[Stored data entries]
===== config.mk =====
export PLATFORM = sky130hd
export DESIGN_NAME = msix_msg_tx
export DESIGN_NICKNAME = d
export VERILOG_FILES = /design/src/rtl/msix_msg_tx_pkg.sv /design/src/rtl/msix_msg_tx.sv
export SDC_FILE = /design/constraint.sdc
export NUM_CORES = 1
export LEC_CHECK = 0
export CORE_AREA = 3 3 140 142
export DETAILED_ROUTE_END_ITERATION = 6
export DIE_AREA = 0 0 143 145
export PLACE_DENSITY_LB_ADDON = 0.1
export SLEW_MARGIN = 40
export SYNTH_ARGS = -nofsm -noshare
export SYNTH_HDL_FRONTEND = slang
export SYNTH_SLANG_ARGS = --single-unit

===== constraint.sdc =====
create_clock -name clk -period 7.4 [get_ports clk]
set_input_delay 1.48 -clock clk [delete_from_list [all_inputs] [get_ports clk]]
set_output_delay 1.48 -clock clk [all_outputs]
set_load 0.1 [all_outputs]
[config.mk]
export PLATFORM = sky130hd
export DESIGN_NAME = ifu_next_pc
export DESIGN_NICKNAME = d
export VERILOG_FILES = /design/src/rtl/ifu_next_pc.sv
export SDC_FILE = /design/constraint.sdc
export NUM_CORES = 1
export LEC_CHECK = 0
export ABC_CLOCK_PERIOD_IN_PS = 3950
export BUFFER_PORTS_ARGS = -buffer_cell sky130_fd_sc_hd__buf_2
export CORE_MARGIN = 3
export CORE_UTILIZATION = 49
export CTS_BUF_LIST = sky130_fd_sc_hd__clkbuf_2
export CTS_CLUSTER_SIZE = 28
export DETAILED_ROUTE_END_ITERATION = 6
export PLACE_DENSITY = 0.91
export SLEW_MARGIN = 5
export SYNTH_ARGS = -nofsm -noshare
export SYNTH_HDL_FRONTEND = slang
export SYNTH_SLANG_ARGS = --single-unit
[constraint.sdc]
create_clock -name clk -period 3.95 [get_ports clk]
set_input_delay 1.185 -clock clk [delete_from_list [all_inputs] [get_ports clk]]
set_output_delay 1.185 -clock clk [all_outputs]
set_load 0.02 [all_outputs]
[src/rtl/ifu_next_pc.sv]
// Fetch-address generator: PC register, next-PC select, illegal-target trap, fetch counter.
// Optional MIPS branch delay slot enabled by defining IFU_DELAY_SLOT_EN.
module ifu_next_pc #(
  parameter logic [31:0] PC_RESET   = 32'h0000_3000,
  parameter logic [31:0] EXC_VECTOR = 32'h0000_4180,
  parameter int          IM_WORDS   = 1024
) (
  input  logic        clk,
  input  logic        reset,
  input  logic        stall,
  input  logic [1:0]  npc_sel,
  input  logic [15:0] imm16,
  input  logic [25:0] instr_index,
  input  logic [31:0] rs_value,
  output logic [31:0] pc,
  output logic [31:0] pc_plus4,
  output logic        exc_adel,
  output logic [31:0] fetch_count
);

  localparam logic [1:0]  SEL_SEQ  = 2'b00;
  localparam logic [1:0]  SEL_BR   = 2'b01;
  localparam logic [1:0]  SEL_J    = 2'b10;
  localparam logic [31:0] PC_LIMIT = PC_RESET + 32'(4 * IM_WORDS);

  logic [31:0] pc_q, pc_d;
  logic [31:0] fetch_count_q, fetch_count_d;
  logic        exc_adel_q, exc_adel_d;
  logic [31:0] target;
  logic        illegal;

`ifdef IFU_DELAY_SLOT_EN
  typedef enum logic {RUN, SLOT} state_t;
  state_t      state_q, state_d;
  logic [31:0] pend_target_q, pend_target_d;
`endif

  assign pc_plus4    = pc_q + 32'd4;
  assign pc          = pc_q;
  assign exc_adel    = exc_adel_q;
  assign fetch_count = fetch_count_q;

  always_comb begin
    target = rs_value;
    case (npc_sel)
      SEL_BR:  target = pc_plus4 + {{14{imm16[15]}}, imm16, 2'b00};
      SEL_J:   target = {pc_plus4[31:28], instr_index, 2'b00};
      default: target = rs_value;
    endcase
    // Sequential fetch running past the IM end is deliberately not trapped.
    illegal = (npc_sel != SEL_SEQ) &&
              ((target[1:0] != 2'b00) || (target < PC_RESET) || (target >= PC_LIMIT));
  end

  always_comb begin
    pc_d          = pc_q;
    exc_adel_d    = 1'b0;
    fetch_count_d = fetch_count_q;
`ifdef IFU_DELAY_SLOT_EN
    state_d       = state_q;
    pend_target_d = pend_target_q;
`endif
    if (!stall) begin
      fetch_count_d = fetch_count_q + 32'd1;
`ifdef IFU_DELAY_SLOT_EN
      // The slot instruction's own transfer request is ignored entirely.
      if (state_q == SLOT) begin
        pc_d    = pend_target_q;
        state_d = RUN;
      end else if (illegal) begin
        pc_d          = EXC_VECTOR;
        exc_adel_d    = 1'b1;
        pend_target_d = '0;
        state_d       = RUN;
      end else if (npc_sel != SEL_SEQ) begin
        pc_d          = pc_plus4;
        pend_target_d = target;
        state_d       = SLOT;
      end else begin
        pc_d = pc_plus4;
      end
`else
      if (illegal) begin
        pc_d       = EXC_VECTOR;
        exc_adel_d = 1'b1;
      end else if (npc_sel != SEL_SEQ) begin
        pc_d = target;
      end else begin
        pc_d = pc_plus4;
      end
`endif
    end
  end

  always_ff @(posedge clk or posedge reset) begin
    if (reset) begin
      pc_q          <= PC_RESET;
      exc_adel_q    <= 1'b0;
      fetch_count_q <= '0;
`ifdef IFU_DELAY_SLOT_EN
      state_q       <= RUN;
      pend_target_q <= '0;
`endif
    end else begin
      pc_q          <= pc_d;
      exc_adel_q    <= exc_adel_d;
      fetch_count_q <= fetch_count_d;
`ifdef IFU_DELAY_SLOT_EN
      state_q       <= state_d;
      pend_target_q <= pend_target_d;
`endif
    end
  end

endmodule

==> impl_metrics.json <==
{
  "h-tree-depth": 3,
  "grt_first_pass_wirelength_um": 36000,
  "clk_path_buf_depth": 2,
  "p_leak_nw": 4.52,
  "drc": 0,
  "regArea_um2": 1640,
  "run_status": "complete, but fails checks",
  "syn_avg_cell_area_um2": 8.15,
  "worst_path_most_repeated_cell": "and3_4",
  "crit_buf_inv": 3,
  "worstSetupStartpointType": "flip-flop",
  "tritoncts": "yes",
  "area.growth.synth_to_final_pct": 56.0,
  "die_h_um": 114,
  "port_buffers": 175,
  "fp-row-count": 38,
  "setup_viol": 14,
  "ctsHoldBuffers": 0,
  "drt_wl_total_um": 23800,
  "yosys_warnings": 0,
  "coreArea_um2": 11100,
  "worst_slack_ns": -0.319,
  "n_antenna_cell": 0,
  "grt_usage_pct": 34.7,
  "crit_arrival_ns": 4.75,
  "yosysTopAreaCellShare_pct": 27.6,
  "worstPathCellList": "and3_4, and3_4, and2_4, and3_4, xor2_4, ha_4, buf_6, nand4_1, nor3_2, nand3_1, nand2_1, buf_6, mux2_4, or4_4, nor3_2, o2111a_2, clkbuf_16, a31o_2",
  "synth-edff-count": 0,
  "violations": "negative setup slack",
  "ys_async_sr_fraction_pct": 100,
  "drt-pass1-iter-count": 5,
  "synthesis.nets": 818,
  "wl_per_cell_um": 20.0,
  "period_share_pct": 108,
  "cts.sinks": 65,
  "io_pins": 176,
  "synth_area_leaders": "dfrtp_1 (28%), ha_1 (8.3%), xnor2_1 (7.7%), nand2_1 (5.8%), a21oi_1 (4.4%)",
  "cp.required_ns": 4.43,
  "vias_per_cell": 6.22,
  "vias": 7410,
  "synth_cell_types": 60,
  "cts_made_buffers": 9,
  "crit_family": "simple AND/OR/NAND/NOR gates",
  "synth_area_um2": 5700,
  "finalSetupTns_ns": -4.24,
  "cts_root_buffer": "clkbuf_2",
  "synth-seq-area-share_pct": 28.6,
  "period_minus_slack_ns": 4.27,
  "tightestPinTransition_ns": 0.796,
  "synth_seq_cells": 65,
  "multi_input_area_um2": 4540,
  "n_fill_cell": 686,
  "synth_area_leader_cell": "dfrtp_1",
  "clk_latency_ns": 0.55,
  "final_cell_mix": "buf_4 (187), buf_2 (175), nand2_1 (84)",
  "hold_viol": 0,
  "gp_congestion": 0.977,
  "max_clock_freq_ghz": 0.234,
  "maxCapViolCount": 0,
  "path_max_fanout": 7,
  "worst-setup-path-type": "flip-flop to flip-flop",
  "dieArea_um2": 13000,
  "grt_max_degree": 35,
  "drive_gt1_share_pct": 46.8,
  "drv_slew": 0,
  "power_mw": 1.74,
  "syn-instance-count": 700,
  "overflow": 0,
  "path_clk_slew_ns": 0.21,
  "slowest_stage": "or4_4",
  "postRouteAntennaNets": 0,
  "hp-class": "flip-flop to flip-flop",
  "synthFlopType": "dfrtp_1",
  "dp.final_hpwl_um": 17200,
  "final_common_cell": "buf_4",
  "die_x_um": 114,
  "end_kind": "flip-flop",
  "antenna_found_initial": 0,
  "first_global_vias": 7168,
  "fin_nets": 1164,
  "initial_utilization_pct": 51.3,
  "power.density_nw_per_um2": 196,
  "drt_iter0_markers": 741,
  "vdd_drop_max_mv": 0.164,
  "skew_ns": 0.0249,
  "slew_headroom_pct": 46.8,
  "rsz0062_at_grt": "yes",
  "slowest_delay_ns": 0.43
}
sequential cells by signal (all words and copies together) (netlist names):
name         cells
fetch_count     32
exc_adel         1
pc              32
per-stage QoR:
stage / instances / utilization [%] / hold slack (ns) / setup slack [ns] / instance area (µm²)
final: 1191 / 79.9 / 0.477 / -0.319 / 8890
after global routing: 1191 / 79.9 / 0.498 / -0.342 / 8890
after CTS: 1185 / 78.6 / 0.482 / -0.0770 / 8750
after detailed placement: 1158 / 73.8 / 0.454 / -0.296 / 8210
after global placement: 1158 / 73.8 / 0.452 / -0.188 / 8210
after floorplan: 700 / - / 0.578 / -0.140 / 5990
cell usage after synthesis, types with 16 or more instances:
library cell and number:
a21oi_1 50, a22o_1 16, and3_1 21, clkbuf_1 19, dfrtp_1 63, ha_1 38, inv_1 16, nand2_1 88
nand3_1 34, nand4_1 17, nor2_1 45, o21ai_0 42, xnor2_1 50, xor2_1 28
path summary, 6_finish.rpt:
check	end	startpoint	cells past startpoint	slack (ns)
min in group asynchronous	fetch_count[30]	reset	2	0.71
max	pc[11]	pc[6]	18	-0.32
min	fetch_count[31]	fetch_count[31]	1	0.48
max reg2reg	pc[11]	pc[6]	18	-0.32
max in group asynchronous	pc[6]	reset	3	2.49
min reg2reg	fetch_count[31]	fetch_count[31]	1	0.48
layer usage:
layer | global-route usage (%) | wire length [µm]
met1 | 41.5 | 8810
met2 | 58.7 | 11200
met3 | 5.57 | 2120
met4 | 20.6 | 1660
met5 | 0 | 0
logic make-up after synthesis:
| kind of cell | Yosys count | synth area share [%] |
|---|---|---|
| buffers and inverters | 49 | 3.80 |
| xor gates and xnor gates | 79 | 12.3 |
| DFF | 65 | 28.6 |
| muxes | 8 | 1.49 |
| AOI/OAI and AO/OA | 186 | 21.1 |
| adders and majority gates | 39 | 8.69 |
| and+or+nand+nor | 274 | 24.1 |
power breakdown:
part / internal [mW] / switching, mW
logic: 0.245 / 0.323
clock network: 0.146 / 0.274
registers: 0.703 / 0.0505
layout make-up:
type | count | share of cell area, %
Clock buffer | 9 | 0.506
Clock inverter | 7 | 0.788
Inverter | 16 | 0.675
Multi-Input combinational cell | 586 | 51.0
Sequential cell | 65 | 18.4
Tap cell | 140 | 1.97
Timing Repair Buffer | 368 | 26.6
what timing repair did:
| action | in CTS | in global routing |
|---|---|---|
| buffers inserted | 10 | 6 |
| resized for setup | 57 | 22 |
| gates cloned | 1 | 0 |
| pin swaps | 38 | 22 |
| setup endpoints to repair | 14 | 14 |
Note: power is estimated with default switching activity, not from simulation.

» What needs to be done
Where does the word "placement" appear in the records above? Return every line that holds it.

» Task result
after detailed placement: 1158 / 73.8 / 0.454 / -0.296 / 8210
after global placement: 1158 / 73.8 / 0.452 / -0.188 / 8210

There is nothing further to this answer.